▸ **DATA TO EXAMINE**:
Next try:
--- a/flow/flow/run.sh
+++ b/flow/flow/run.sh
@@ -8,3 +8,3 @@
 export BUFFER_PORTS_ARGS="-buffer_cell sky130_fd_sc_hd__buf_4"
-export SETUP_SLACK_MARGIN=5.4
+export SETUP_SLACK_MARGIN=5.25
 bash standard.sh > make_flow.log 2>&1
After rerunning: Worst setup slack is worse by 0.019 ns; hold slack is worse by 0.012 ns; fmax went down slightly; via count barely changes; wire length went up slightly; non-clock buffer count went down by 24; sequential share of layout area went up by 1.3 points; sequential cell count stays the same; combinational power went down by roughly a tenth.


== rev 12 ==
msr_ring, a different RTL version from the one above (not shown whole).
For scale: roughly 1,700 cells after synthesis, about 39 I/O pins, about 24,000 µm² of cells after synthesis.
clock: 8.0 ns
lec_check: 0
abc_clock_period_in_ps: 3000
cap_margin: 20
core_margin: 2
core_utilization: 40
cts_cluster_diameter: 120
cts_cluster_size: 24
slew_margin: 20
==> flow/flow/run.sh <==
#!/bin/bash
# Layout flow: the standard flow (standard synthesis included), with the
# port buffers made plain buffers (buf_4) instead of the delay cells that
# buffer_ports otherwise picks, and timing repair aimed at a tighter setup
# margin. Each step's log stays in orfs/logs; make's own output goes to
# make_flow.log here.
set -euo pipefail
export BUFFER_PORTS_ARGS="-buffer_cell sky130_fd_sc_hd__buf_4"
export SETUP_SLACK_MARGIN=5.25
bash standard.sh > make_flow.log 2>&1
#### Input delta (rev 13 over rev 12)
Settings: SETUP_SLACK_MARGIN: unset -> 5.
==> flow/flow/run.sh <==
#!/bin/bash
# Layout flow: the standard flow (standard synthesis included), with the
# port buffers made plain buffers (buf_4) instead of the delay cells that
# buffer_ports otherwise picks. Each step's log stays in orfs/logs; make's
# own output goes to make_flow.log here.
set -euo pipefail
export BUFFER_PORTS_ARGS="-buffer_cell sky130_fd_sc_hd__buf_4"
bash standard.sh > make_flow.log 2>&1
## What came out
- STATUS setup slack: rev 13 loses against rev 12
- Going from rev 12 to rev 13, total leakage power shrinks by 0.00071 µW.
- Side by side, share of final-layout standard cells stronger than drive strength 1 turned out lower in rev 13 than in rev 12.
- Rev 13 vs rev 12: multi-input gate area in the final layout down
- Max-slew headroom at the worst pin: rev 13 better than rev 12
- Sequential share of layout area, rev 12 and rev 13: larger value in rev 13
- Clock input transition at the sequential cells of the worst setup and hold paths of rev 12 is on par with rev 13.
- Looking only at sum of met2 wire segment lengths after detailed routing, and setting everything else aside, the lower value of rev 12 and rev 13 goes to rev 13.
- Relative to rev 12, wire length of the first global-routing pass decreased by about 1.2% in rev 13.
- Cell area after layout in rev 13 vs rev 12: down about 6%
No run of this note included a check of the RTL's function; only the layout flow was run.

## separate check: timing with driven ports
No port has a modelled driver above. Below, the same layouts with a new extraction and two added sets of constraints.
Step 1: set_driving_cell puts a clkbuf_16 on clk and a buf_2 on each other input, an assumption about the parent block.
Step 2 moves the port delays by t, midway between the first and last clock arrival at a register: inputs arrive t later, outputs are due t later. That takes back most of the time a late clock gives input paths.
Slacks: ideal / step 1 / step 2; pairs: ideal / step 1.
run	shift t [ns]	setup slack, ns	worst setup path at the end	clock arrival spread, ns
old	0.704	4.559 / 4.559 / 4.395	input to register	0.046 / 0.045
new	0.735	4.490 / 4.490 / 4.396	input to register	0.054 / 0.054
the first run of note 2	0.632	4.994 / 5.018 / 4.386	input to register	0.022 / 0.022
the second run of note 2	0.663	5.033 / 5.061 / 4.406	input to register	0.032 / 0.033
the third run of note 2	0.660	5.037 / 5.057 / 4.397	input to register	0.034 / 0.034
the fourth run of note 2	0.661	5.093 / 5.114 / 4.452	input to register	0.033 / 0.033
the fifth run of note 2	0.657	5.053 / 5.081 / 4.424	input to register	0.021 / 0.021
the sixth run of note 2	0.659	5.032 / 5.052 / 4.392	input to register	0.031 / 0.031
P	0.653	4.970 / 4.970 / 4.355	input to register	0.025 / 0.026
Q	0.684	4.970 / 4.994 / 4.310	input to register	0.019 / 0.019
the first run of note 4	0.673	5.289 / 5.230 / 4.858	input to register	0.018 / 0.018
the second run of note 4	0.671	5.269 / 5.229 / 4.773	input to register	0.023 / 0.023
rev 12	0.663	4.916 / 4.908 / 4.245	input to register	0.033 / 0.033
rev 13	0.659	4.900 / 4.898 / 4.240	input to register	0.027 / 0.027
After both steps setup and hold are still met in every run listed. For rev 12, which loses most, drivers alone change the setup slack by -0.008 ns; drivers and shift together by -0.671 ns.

▸ **WHAT IS EXPECTED**: For this exercise, copy all of the material exactly as it stands.

▸ **TASK RESULT**:
Next try:
--- a/flow/flow/run.sh
+++ b/flow/flow/run.sh
@@ -8,3 +8,3 @@
 export BUFFER_PORTS_ARGS="-buffer_cell sky130_fd_sc_hd__buf_4"
-export SETUP_SLACK_MARGIN=5.4
+export SETUP_SLACK_MARGIN=5.25
 bash standard.sh > make_flow.log 2>&1
After rerunning: Worst setup slack is worse by 0.019 ns; hold slack is worse by 0.012 ns; fmax went down slightly; via count barely changes; wire length went up slightly; non-clock buffer count went down by 24; sequential share of layout area went up by 1.3 points; sequential cell count stays the same; combinational power went down by roughly a tenth.


== rev 12 ==
msr_ring, a different RTL version from the one above (not shown whole).
For scale: roughly 1,700 cells after synthesis, about 39 I/O pins, about 24,000 µm² of cells after synthesis.
clock: 8.0 ns
lec_check: 0
abc_clock_period_in_ps: 3000
cap_margin: 20
core_margin: 2
core_utilization: 40
cts_cluster_diameter: 120
cts_cluster_size: 24
slew_margin: 20
==> flow/flow/run.sh <==
#!/bin/bash
# Layout flow: the standard flow (standard synthesis included), with the
# port buffers made plain buffers (buf_4) instead of the delay cells that
# buffer_ports otherwise picks, and timing repair aimed at a tighter setup
# margin. Each step's log stays in orfs/logs; make's own output goes to
# make_flow.log here.
set -euo pipefail
export BUFFER_PORTS_ARGS="-buffer_cell sky130_fd_sc_hd__buf_4"
export SETUP_SLACK_MARGIN=5.25
bash standard.sh > make_flow.log 2>&1
#### Input delta (rev 13 over rev 12)
Settings: SETUP_SLACK_MARGIN: unset -> 5.
==> flow/flow/run.sh <==
#!/bin/bash
# Layout flow: the standard flow (standard synthesis included), with the
# port buffers made plain buffers (buf_4) instead of the delay cells that
# buffer_ports otherwise picks. Each step's log stays in orfs/logs; make's
# own output goes to make_flow.log here.
set -euo pipefail
export BUFFER_PORTS_ARGS="-buffer_cell sky130_fd_sc_hd__buf_4"
bash standard.sh > make_flow.log 2>&1
## What came out
- STATUS setup slack: rev 13 loses against rev 12
- Going from rev 12 to rev 13, total leakage power shrinks by 0.00071 µW.
- Side by side, share of final-layout standard cells stronger than drive strength 1 turned out lower in rev 13 than in rev 12.
- Rev 13 vs rev 12: multi-input gate area in the final layout down
- Max-slew headroom at the worst pin: rev 13 better than rev 12
- Sequential share of layout area, rev 12 and rev 13: larger value in rev 13
- Clock input transition at the sequential cells of the worst setup and hold paths of rev 12 is on par with rev 13.
- Looking only at sum of met2 wire segment lengths after detailed routing, and setting everything else aside, the lower value of rev 12 and rev 13 goes to rev 13.
- Relative to rev 12, wire length of the first global-routing pass decreased by about 1.2% in rev 13.
- Cell area after layout in rev 13 vs rev 12: down about 6%
No run of this note included a check of the RTL's function; only the layout flow was run.

## separate check: timing with driven ports
No port has a modelled driver above. Below, the same layouts with a new extraction and two added sets of constraints.
Step 1: set_driving_cell puts a clkbuf_16 on clk and a buf_2 on each other input, an assumption about the parent block.
Step 2 moves the port delays by t, midway between the first and last clock arrival at a register: inputs arrive t later, outputs are due t later. That takes back most of the time a late clock gives input paths.
Slacks: ideal / step 1 / step 2; pairs: ideal / step 1.
run	shift t [ns]	setup slack, ns	worst setup path at the end	clock arrival spread, ns
old	0.704	4.559 / 4.559 / 4.395	input to register	0.046 / 0.045
new	0.735	4.490 / 4.490 / 4.396	input to register	0.054 / 0.054
the first run of note 2	0.632	4.994 / 5.018 / 4.386	input to register	0.022 / 0.022
the second run of note 2	0.663	5.033 / 5.061 / 4.406	input to register	0.032 / 0.033
the third run of note 2	0.660	5.037 / 5.057 / 4.397	input to register	0.034 / 0.034
the fourth run of note 2	0.661	5.093 / 5.114 / 4.452	input to register	0.033 / 0.033
the fifth run of note 2	0.657	5.053 / 5.081 / 4.424	input to register	0.021 / 0.021
the sixth run of note 2	0.659	5.032 / 5.052 / 4.392	input to register	0.031 / 0.031
P	0.653	4.970 / 4.970 / 4.355	input to register	0.025 / 0.026
Q	0.684	4.970 / 4.994 / 4.310	input to register	0.019 / 0.019
the first run of note 4	0.673	5.289 / 5.230 / 4.858	input to register	0.018 / 0.018
the second run of note 4	0.671	5.269 / 5.229 / 4.773	input to register	0.023 / 0.023
rev 12	0.663	4.916 / 4.908 / 4.245	input to register	0.033 / 0.033
rev 13	0.659	4.900 / 4.898 / 4.240	input to register	0.027 / 0.027
After both steps setup and hold are still met in every run listed. For rev 12, which loses most, drivers alone change the setup slack by -0.008 ns; drivers and shift together by -0.671 ns.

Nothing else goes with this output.